Downing Street is no longer fit for purpose as an office

10 downing streetThe next Prime Minister needs to move his or her office out of 10 Downing Street and into a modern, efficient office for Government to be effective, says consultancy Advanced Workplace Associates (AWA). Presently up to 400 people work in a suit of cramped buildings across 10, 11 and 12 Downing Street, a complex first built in the 17th century as residences and not significantly updated since the 1980s. Floorplans show over 100 different rooms, including flats occupied by the Prime Minister and the Chancellor of the Exchequer and their families. The layout of the buildings has been described by Whitehall insiders as a “rabbit warren”.

Andrew Mawson, managing director of AWA, argues that the old-fashioned nature of the Downing Street building leads to dysfunctional working practices and poor decision making. A move to modern, purpose built, offices would allow better collaboration, flows of information and social cohesion among the teams that advise the Prime Minister.

“Winston Churchill famously said: ‘We shape our buildings and thereafter they shape us’. He was talking about the Houses of Parliament, but he might as well have referred to Downing Street,” says Andrew Mawson. “It’s clear that 10 Downing Street isn’t fit for purpose and much of the muddled decision making afflicting the UK Government may stem from not having a proper office to work out of. No major corporation – or indeed government department – operates from a largely unreconstructed 300-year-old building or has the CEO living above the shop.”

The core of Downing Street was built in the 1680s and became the Prime Minister’s residence and offices in the 18th century, though Prime Ministers and their families did not start regularly living there until the beginning of the 20th century. The last major renovation of the buildings took place in the 1960s though there was some remodelling in the 1980s, and cabling to allow modern technology was added in the 1990s.

Andrew Mawson commented: “We know from our research into knowledge worker productivity the maximum productivity is achieved when a ‘psychologically safe’ environment is created for teams and communities to allow the flow of knowledge and information It is clear that 10 Downing Street does not naturally create an environment for this kind of working.”

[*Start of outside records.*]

File: config.mk
export PLATFORM = sky130hd
export DESIGN_NAME = mux_n_reg
export DESIGN_NICKNAME = d
export VERILOG_FILES = /design/src/rtl/mux_n_reg_pkg.sv /design/src/rtl/mux_n_reg_rr_pick.sv /design/src/rtl/mux_n_reg.sv
export SDC_FILE = /design/constraint.sdc
export NUM_CORES = 1
export LEC_CHECK = 0
export ABC_AREA = 1
export CORE_ASPECT_RATIO = 0.75
export CORE_MARGIN = 4
export CORE_UTILIZATION = 38
export DETAILED_ROUTE_END_ITERATION = 7
export PLACE_DENSITY = 0.86
export SETUP_SLACK_MARGIN = 0.3
export SLEW_MARGIN = 40
export SYNTH_ARGS = -nofsm -noshare
export SYNTH_HDL_FRONTEND = slang
export SYNTH_SLANG_ARGS = --single-unit
File: constraint.sdc
create_clock -name i_clk -period 3.9 [get_ports i_clk]
set_clock_uncertainty 0.2 [all_clocks]
set_input_delay 0.78 -clock i_clk [delete_from_list [all_inputs] [get_ports i_clk]]
set_output_delay 0.78 -clock i_clk [all_outputs]
set_load 0.005 [all_outputs]
File: src/rtl/mux_n_reg_pkg.sv
// Shared constants and helpers for the N-channel registered mux.
// Mode encodings plus a clog2 used to validate the select width.
package mux_n_reg_pkg;

  localparam logic MODE_SEL = 1'b0;
  localparam logic MODE_RR  = 1'b1;

  function automatic int clog2(input int n);
    int r;
    r = 0;
    while ((1 << r) < n) r++;
    return r;
  endfunction

endpackage

File: src/rtl/mux_n_reg_rr_pick.sv
// Round-robin priority search: first valid channel at or after ptr,
// wrapping at N_CH rather than at the index width.
module mux_n_reg_rr_pick #(
  parameter int N_CH        = 4,
  parameter int SIZE_SELECT = 2
) (
  input  logic [N_CH-1:0]        i_valid,
  input  logic [SIZE_SELECT-1:0] i_ptr,
  output logic                   o_found,
  output logic [SIZE_SELECT-1:0] o_idx
);

  logic [SIZE_SELECT:0] cand;
  logic                 hit;

  always_comb begin
    o_found = 1'b0;
    o_idx   = '0;
    cand    = '0;
    hit     = 1'b0;
    for (int i = 0; i < N_CH; i++) begin
      cand = {1'b0, i_ptr} + (SIZE_SELECT+1)'(i);
      if (cand >= (SIZE_SELECT+1)'(N_CH))
        cand = cand - (SIZE_SELECT+1)'(N_CH);
      hit = 1'b0;
      for (int j = 0; j < N_CH; j++) begin
        if (cand == (SIZE_SELECT+1)'(j))
          hit = i_valid[j];
      end
      if (!o_found && hit) begin
        o_found = 1'b1;
        o_idx   = cand[SIZE_SELECT-1:0];
      end
    end
  end

endmodule

File: src/rtl/mux_n_reg.sv
// N-channel registered mux with explicit or round-robin select.
// Optional MUX_N_REG_SEL_ERR_EN adds the sticky o_sel_err flag.
module mux_n_reg
  import mux_n_reg_pkg::*;
#(
  parameter int SIZE        = 32,
  parameter int N_CH        = 4,
  parameter int SIZE_SELECT = 2
) (
  input  logic                   i_clk,
  input  logic                   i_reset_n,
  input  logic                   i_flush,
  input  logic                   i_MODE,
  input  logic [SIZE_SELECT-1:0] i_SEL,
  input  logic [N_CH*SIZE-1:0]   i_data,
  input  logic [N_CH-1:0]        i_valid,
  output logic [N_CH-1:0]        o_ready,
  output logic [SIZE-1:0]        o_data,
  output logic [SIZE_SELECT-1:0] o_chan,
  output logic                   o_valid,
  input  logic                   i_ready
`ifdef MUX_N_REG_SEL_ERR_EN
  ,
  output logic                   o_sel_err
`endif
);

  if (N_CH < 2 || N_CH > 16 ||
      SIZE_SELECT < clog2(N_CH)) begin : g_param_err
    $error("mux_n_reg: bad N_CH/SIZE_SELECT");
  end

  logic                   load;
  logic                   sel_oob;
  logic                   have;
  logic                   found;
  logic                   accept;
  logic [SIZE_SELECT-1:0] ptr;
  logic [SIZE_SELECT-1:0] rr_idx;
  logic [SIZE_SELECT-1:0] chosen;
  logic [SIZE_SELECT-1:0] ptr_nxt;
  logic [SIZE-1:0]        pick_data;

  mux_n_reg_rr_pick #(
    .N_CH        (N_CH),
    .SIZE_SELECT (SIZE_SELECT)
  ) u_rr_pick (
    .i_valid (i_valid),
    .i_ptr   (ptr),
    .o_found (found),
    .o_idx   (rr_idx)
  );

  assign load    = ~o_valid | i_ready;
  assign sel_oob = (i_MODE == MODE_SEL) && (int'(i_SEL) >= N_CH);
  assign chosen  = (i_MODE == MODE_RR) ? rr_idx : i_SEL;
  assign have    = (i_MODE == MODE_RR) ? found : ~sel_oob;

  // o_ready is gated by reset so nothing is offered while held in reset
  always_comb begin
    o_ready   = '0;
    pick_data = '0;
    for (int k = 0; k < N_CH; k++) begin
      if (chosen == SIZE_SELECT'(k)) begin
        o_ready[k] = i_reset_n & load & ~i_flush & have;
        pick_data  = i_data[k*SIZE +: SIZE];
      end
    end
  end

  assign accept  = |(o_ready & i_valid);
  assign ptr_nxt = (chosen == SIZE_SELECT'(N_CH-1)) ?
                   '0 : chosen + 1'b1;

  always_ff @(posedge i_clk or negedge i_reset_n) begin
    if (!i_reset_n) begin
      o_data  <= '0;
      o_chan  <= '0;
      o_valid <= 1'b0;
      ptr     <= '0;
    end else if (i_flush) begin
      o_valid <= 1'b0;
    end else if (accept) begin
      o_data  <= pick_data;
      o_chan  <= chosen;
      o_valid <= 1'b1;
      if (i_MODE == MODE_RR)
        ptr <= ptr_nxt;
    end else if (load) begin
      o_valid <= 1'b0;
    end
  end

`ifdef MUX_N_REG_SEL_ERR_EN
  always_ff @(posedge i_clk or negedge i_reset_n) begin
    if (!i_reset_n)
      o_sel_err <= 1'b0;
    else if (i_flush)
      o_sel_err <= 1'b0;
    else if (sel_oob && load)
      o_sel_err <= 1'b1;
  end
`endif

endmodule

-- After elaboration in Yosys (flattened, before gate mapping)
Index checks and enable logic that the tools add are counted.
- input port bits: 139
- logic and storage cells: 95
- output and inout port bits: 39
- flip-flop bits (word level): 37
- add/sub/neg operators: 8
- reductions and logical operators: 15
- magnitude comparators: 4
- mux-type cells: 42
- equal/unequal tests: 15
- bitwise logic cells: 7
- operators with widths (operator ; number):
    32-bit 2-to-1 mux ; 4
    1-bit 2-to-1 mux ; 28
    3-bit by 2-bit equality test with 1-bit output (second input constant) ; 8
    3-bit by 1-bit equality test with 1-bit output (second input constant) ; 4
    3-bit zero test ; 4
    2-bit 2-to-1 mux ; 6
    3-bit 2-to-1 mux ; 4
    3-bit greater-or-equal comparator (second input constant) ; 3
    3-bit subtractor (second input constant) ; 3
    2-bit by 2-bit adder with 3-bit output (second input constant) ; 2
    4-bit AND ; 1
    2-bit equality test (second input constant) ; 2
    4-bit OR reduction ; 1
    2-bit by 1-bit adder with 3-bit output (second input constant) ; 1
    1-bit AND ; 3
    2-bit by 3-bit greater-or-equal comparator with 1-bit output (second input constant) ; 1
    1-bit logical AND ; 3
    1-bit zero test ; 3
    3-bit AND reduction ; 1
    3-bit nonzero test ; 1
    2-bit by 3-bit subtractor with 3-bit output (second input constant) ; 1
    2-bit by 1-bit adder with 2-bit output (second input constant) ; 1
    2-bit by 1-bit equality test with 1-bit output (second input constant) ; 1
    2-bit zero test ; 1
    other kinds (3) ; 4

-- Longest topological paths before layout
- word-level depth: 24
- depth in mapped cells: 25
- mapped depth without buffers: 23

-- By module
A second synthesis with hierarchy kept.
- cell total of the unflattened synthesis: 468
- area, all modules: 3009.1 um2
- by module, submodules not included (module ; cells each ; times used ; sequential area each (um2) ; area each (um2)):
    mux_n_reg ; 402 ; 1 ; 925.9 ; 2617.5
    mux_n_reg_rr_pick ; 66 ; 1 ; 0.0 ; 391.6

-- Worst setup path after synthesis
No wires, ideal clock.
- kind: reg-to-output
- start point: register ptr[0]
- end point: output o_ready[3]
- path buffers: 2
- cell stages (with the launch flop): 17
- arrival: 2.740 ns
- required time: 2.920 ns
- path slack: 0.180 ns
- path through: dfrtp_1 > inv_1 > ha_1 > a21oi_1 > nand2_1 > nand2_1 > nand2_1 > nor3_1 > nor2_1 > o21ai_0 > o21ai_0 > inv_1 > ha_1 > clkbuf_1 > clkbuf_1 > inv_1 > nor2_1
- longest elaborated chain between the ends: 20
- elaborated cells on any way between the ends: 66
- classes of those cells: 7 x add/sub; 4 x order compare; 13 x eq/ne; 31 x mux; 1 x bitwise; 10 x reduce/logical
- RTL lines (element ; line ; text):
    from (decl) ; mux_n_reg.sv:38 ; logic [SIZE_SELECT-1:0] ptr;
    from (signal assigned) ; mux_n_reg.sv:88 ; ptr <= ptr_nxt;
    branches (longest 16 deep; another with 2-bit by 1-bit adder with 3-bit output) ; -- ;
    2-bit 2-to-1 mux * ; mux_n_reg_rr_pick.sv:30 ; if (!o_found && hit) begin
    2-bit 2-to-1 mux * ; mux_n_reg.sv:56 ; assign chosen = (i_MODE == MODE_RR) ? rr_idx : i_SEL;
    via chosen[0] ; mux_n_reg.sv:40 ; logic [SIZE_SELECT-1:0] chosen;
    2-bit equality test * ; mux_n_reg.sv:64 ; if (chosen == SIZE_SELECT'(k)) begin
    1-bit 2-to-1 mux * ; mux_n_reg.sv:64 ;
    to (decl) ; mux_n_reg.sv:17 ; output logic [N_CH-1:0] o_ready,
Mark *: on every way through the listed nets, which the timed path passes.

-- Worst setup path after layout
- start point: input i_valid[2]
- end point: output o_ready[3]
- longest elaborated chain between the ends: 15
- elaborated cells on any way between the ends: 27
- classes of those cells: 1 x eq/ne; 19 x mux; 1 x bitwise; 6 x reduce/logical
- RTL lines (element ; line ; text):
    from (decl) ; mux_n_reg.sv:16 ; input logic [N_CH-1:0] i_valid,
    1-bit 2-to-1 mux (2 in series) ; mux_n_reg_rr_pick.sv:27 ; if (cand == (SIZE_SELECT+1)'(j))
    1-bit 2-to-1 mux ; mux_n_reg_rr_pick.sv:30 ;
    1-bit zero test ; mux_n_reg_rr_pick.sv:30 ;
    1-bit logical AND ; mux_n_reg_rr_pick.sv:30 ;
    1-bit 2-to-1 mux ; mux_n_reg_rr_pick.sv:30 ;
    1-bit zero test ; mux_n_reg_rr_pick.sv:30 ;
    1-bit logical AND ; mux_n_reg_rr_pick.sv:30 ;
    1-bit 2-to-1 mux ; mux_n_reg_rr_pick.sv:30 ;
    1-bit zero test ; mux_n_reg_rr_pick.sv:30 ;
    1-bit logical AND ; mux_n_reg_rr_pick.sv:30 ;
    2-bit 2-to-1 mux * ; mux_n_reg_rr_pick.sv:30 ;
    2-bit 2-to-1 mux * ; mux_n_reg.sv:56 ;
    via chosen[1] ; mux_n_reg.sv:40 ;
    2-bit equality test * ; mux_n_reg.sv:64 ;
    1-bit 2-to-1 mux * ; mux_n_reg.sv:64 ;
The timed path passes the listed nets; every way through them passes the cells marked *.

==> flow_summary.toml <==
[timing]
fin_crit_ns = 3.70
tightest_slew_ns = 0.458
max_freq_mhz = 270
finalMaxSlewViolations = 0
slew_headroom = 0.694
setup_violations = 0
grt_setup_unrepaired = "yes"
totalNegativeSetupSlack_ns = 0
fin_ws_ns = 0.199
hold_viol = 0
holdWs_ns = 0.280
fin_crit_sh = 0.949

[placed_design]
place_area_mm2 = 0.00490
port-buffer-count = 177
place_hpwl_mm = 8.41
routabilityCongestion = 0.936
dp_slack_ns = -0.506

[grt]
grt.met2_usage = 0.452
globalRouteOverflowTotal = 0
grt_pass1_wl_mm = 18.3
grt.met1_usage = 0.278
grt-busiest-layer = "met2"
antenna_found_initial = 1
grt_max_degree = 66
use_met3 = 0.0789
grt_pass1_vias = 3762
grt_usage = 0.250

[floorplan]
start_util = 0.394
rows = 27
coreArea_mm2 = 0.00743
top_level_ports = 178
die_x_um = 109
dieArea_mm2 = 0.00920
chipHeight_um = 84.1

[power_and_ir_drop]
vdd_ir_drop_max_mv = 0.412
leakagePower_nw = 2.38
power.total_mw = 3.74
power_density_mw_per_mm2 = 710

[yosys]
ys_top_cells_by_area = "dfrtp_1, nand2_1, o21ai_0"
synth-seq-cells = 37
ys_warn_count = 0
syn-instance-count = 466
yosysTopAreaCellShare = 0.316
synth_cell_types = 22
synth_top_area_cell = "dfrtp_1"
syn_area_per_cell_um2 = 6.29
synth_fp_nets = 617
synthesis.area_mm2 = 0.00293
synth.yosys.seq_area_share = 0.316

[route]
vias = 3847
first_pass_iters = 4
remaining_drc_errors = 0
drt-total-wl_mm = 11.9
drtIter0Drc = 187
drtAntennaViolNets = 0
wl_per_cell_um = 15.8
viasPerCell = 5.10

[finish]
num-fill-cells = 616
diodes = 0
drive_gt1_frac = 0.139
syn_to_final_growth_pct = 79.6
nets = 805
fin_area_mm2 = 0.00526

[clock_network]
clk_pin_slew_ns = 0.07
clock_latency_ns = 0.28
clk_path_buf_depth = 2
clock_sink_count = 37
clock-root-buffer = "clkbuf_8"
cts_hold_buf = 0
cts_max_level = 2
cts_made_buffers = 5
cts_tree = "done"

[setup_path]
cpMaxStageDelayCell = "clkdlybuf4s15_1"
critical_path.max_stage_delay_ns = 0.24
arrival_ns = 2.72
crit_chain = "clkdlybuf4s15_1 -> inv_2 -> a21oi_1 -> nand2_2 -> nand2_4 -> nand2_1 -> inv_2 -> nand2_1 -> o21ai_0 -> o21ai_1 -> nand2_2 -> buf_4 -> ha_2 -> inv_1 -> nor2_1 -> buf_2"
path_class = "input port to output pin"
crit_fanout = 3
cp_top_family = "buffers and inverters"
critical_path.startpoint_type = "input port"
path_buf_inv = 6
worstSetupEndpointType = "output pin"
crit_required_ns = 2.92

[job]
cap_violations = 0

[status]
status = "finished, final reports clean"

[worst_hold_path]
hold_class = "flip-flop to flip-flop"
==> Yosys cell counts <==
| cell type | instances |
|---|---|
| dfrtp_1 | 37 |
| nor2_1 | 11 |
| inv_2 | 2 |
| buf_2 | 3 |
| o21bai_1 | 1 |
| nand2_1 | 190 |
| nand3_1 | 36 |
| o21ai_0 | 73 |
| buf_6 | 3 |
| nand2_2 | 3 |
| a21oi_1 | 41 |
| nor2_8 | 1 |
| ha_1 | 12 |
| nand4_1 | 4 |
| nand4_4 | 1 |
| nor3_1 | 1 |
| inv_1 | 19 |
| clkbuf_1 | 23 |
| nor2_4 | 1 |
| nand3b_1 | 1 |
| a21boi_2 | 1 |
| buf_1 | 2 |
==> metrics by stage <==
step | instances | utilization
final | 755 | 0.708
after global placement | 735 | 0.659
after floorplan | 466 | -
after CTS | 751 | 0.694
after global routing | 755 | 0.708
after detailed placement | 735 | 0.659
==> timing repair <==
action,in CTS,in global routing
pin swaps,9,14
setup buffers,9,4
resized for setup,63,23
setup endpoints to repair,41,41
==> worst paths after layout <==
path | slack, ns | endpoint | start | cells past startpoint
min in group asynchronous | 0.35 | o_valid | i_reset_n | 2
setup / recovery | 0.20 | o_ready[3] | i_valid[2] | 16
max in group asynchronous | 2.79 | ptr[1] | i_reset_n | 2
hold / removal | 0.28 | o_data[15] | o_data[15] | 2
hold reg to reg | 0.28 | o_data[15] | o_data[15] | 2
setup reg to reg | 0.32 | ptr[1] | ptr[1] | 21
==> cell usage in the layout, fill, tap and decap left out, types with 2 or more instances in the layout <==
cell type	synthesis	layout
nor2_2	0	2
nand2_2	3	7
ha_4	0	6
a21oi_2	0	2
nand2_4	0	2
dfrtp_1	37	35
clkdlybuf4s50_1	0	168
buf_4	0	23
buf_2	3	6
nor2_1	11	8
clkbuf_8	0	7
nand2_1	190	184
o21ai_1	0	3
o21ai_0	73	68
nor2_4	1	2
inv_2	2	5
dfrtp_2	0	2
nand3_1	36	35
nand4_1	4	4
ha_1	12	4
buf_12	0	4
ha_2	0	2
inv_1	19	12
inv_4	0	4
o21ai_2	0	2
a21oi_1	41	38
buf_6	3	7
==> sequential cells by signal, indices dropped and copies added (netlist names) <==
name	count
o_data	32
o_valid	1
ptr	2
o_chan	2
==> tightest hold or removal path, delay by kind of cell (launching register included) <==
| kind | cells | cell delay, ns |
|---|---|---|
| simple gates | 2 | 0.10 |
| flops | 1 | 0.34 |
==> cell families after synthesis <==
logic type	count (synthesis)	share of synthesized area
buffers and inverters	52	0.0756
and+or+nand+nor	249	0.356
AOI/OAI and AO/OA	116	0.201
DFF	37	0.316
adders and majority gates	12	0.0512
==> area by class of cell <==
class | count | area [µm²] | area share
timing repair buffer | 212 | 2090 | 0.396
multi-input combinational | 377 | 1940 | 0.369
sequential | 37 | 928 | 0.176
tap | 101 | 126 | 0.0240
inverter | 21 | 88.8 | 0.0169
clock buffer | 6 | 82.6 | 0.0157
clock inverter | 1 | 7.51 | 0.00143
==> report_power, final <==
group | switching (mW) | internal, mW
clock network | 0.129 | 0.140
registers | 0.0999 | 0.540
logic | 1.58 | 1.25
==> routing by layer <==
metal	wire length, µm	share of wire
met1	4470	0.38
met2	5740	0.48
met3	1390	0.12
met4	280	0.024
met5	13	0.0011
(Power assumes the default switching activity.)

Studies by AWA’s research group, partnering with The Centre for Evidence Based Management (CEBMa), have shown that there are six factors that lead to optimum team performance – trust, social cohesion, information sharing, perceived supervisory support, vision/goal clarity and external communication.

“It is hard to see how the ideal culture for work – based on those six factors – can exist in 10 Downing Street, and this will have an impact on the quality of decision making at the centre of UK Government,” said Andrew Mawson.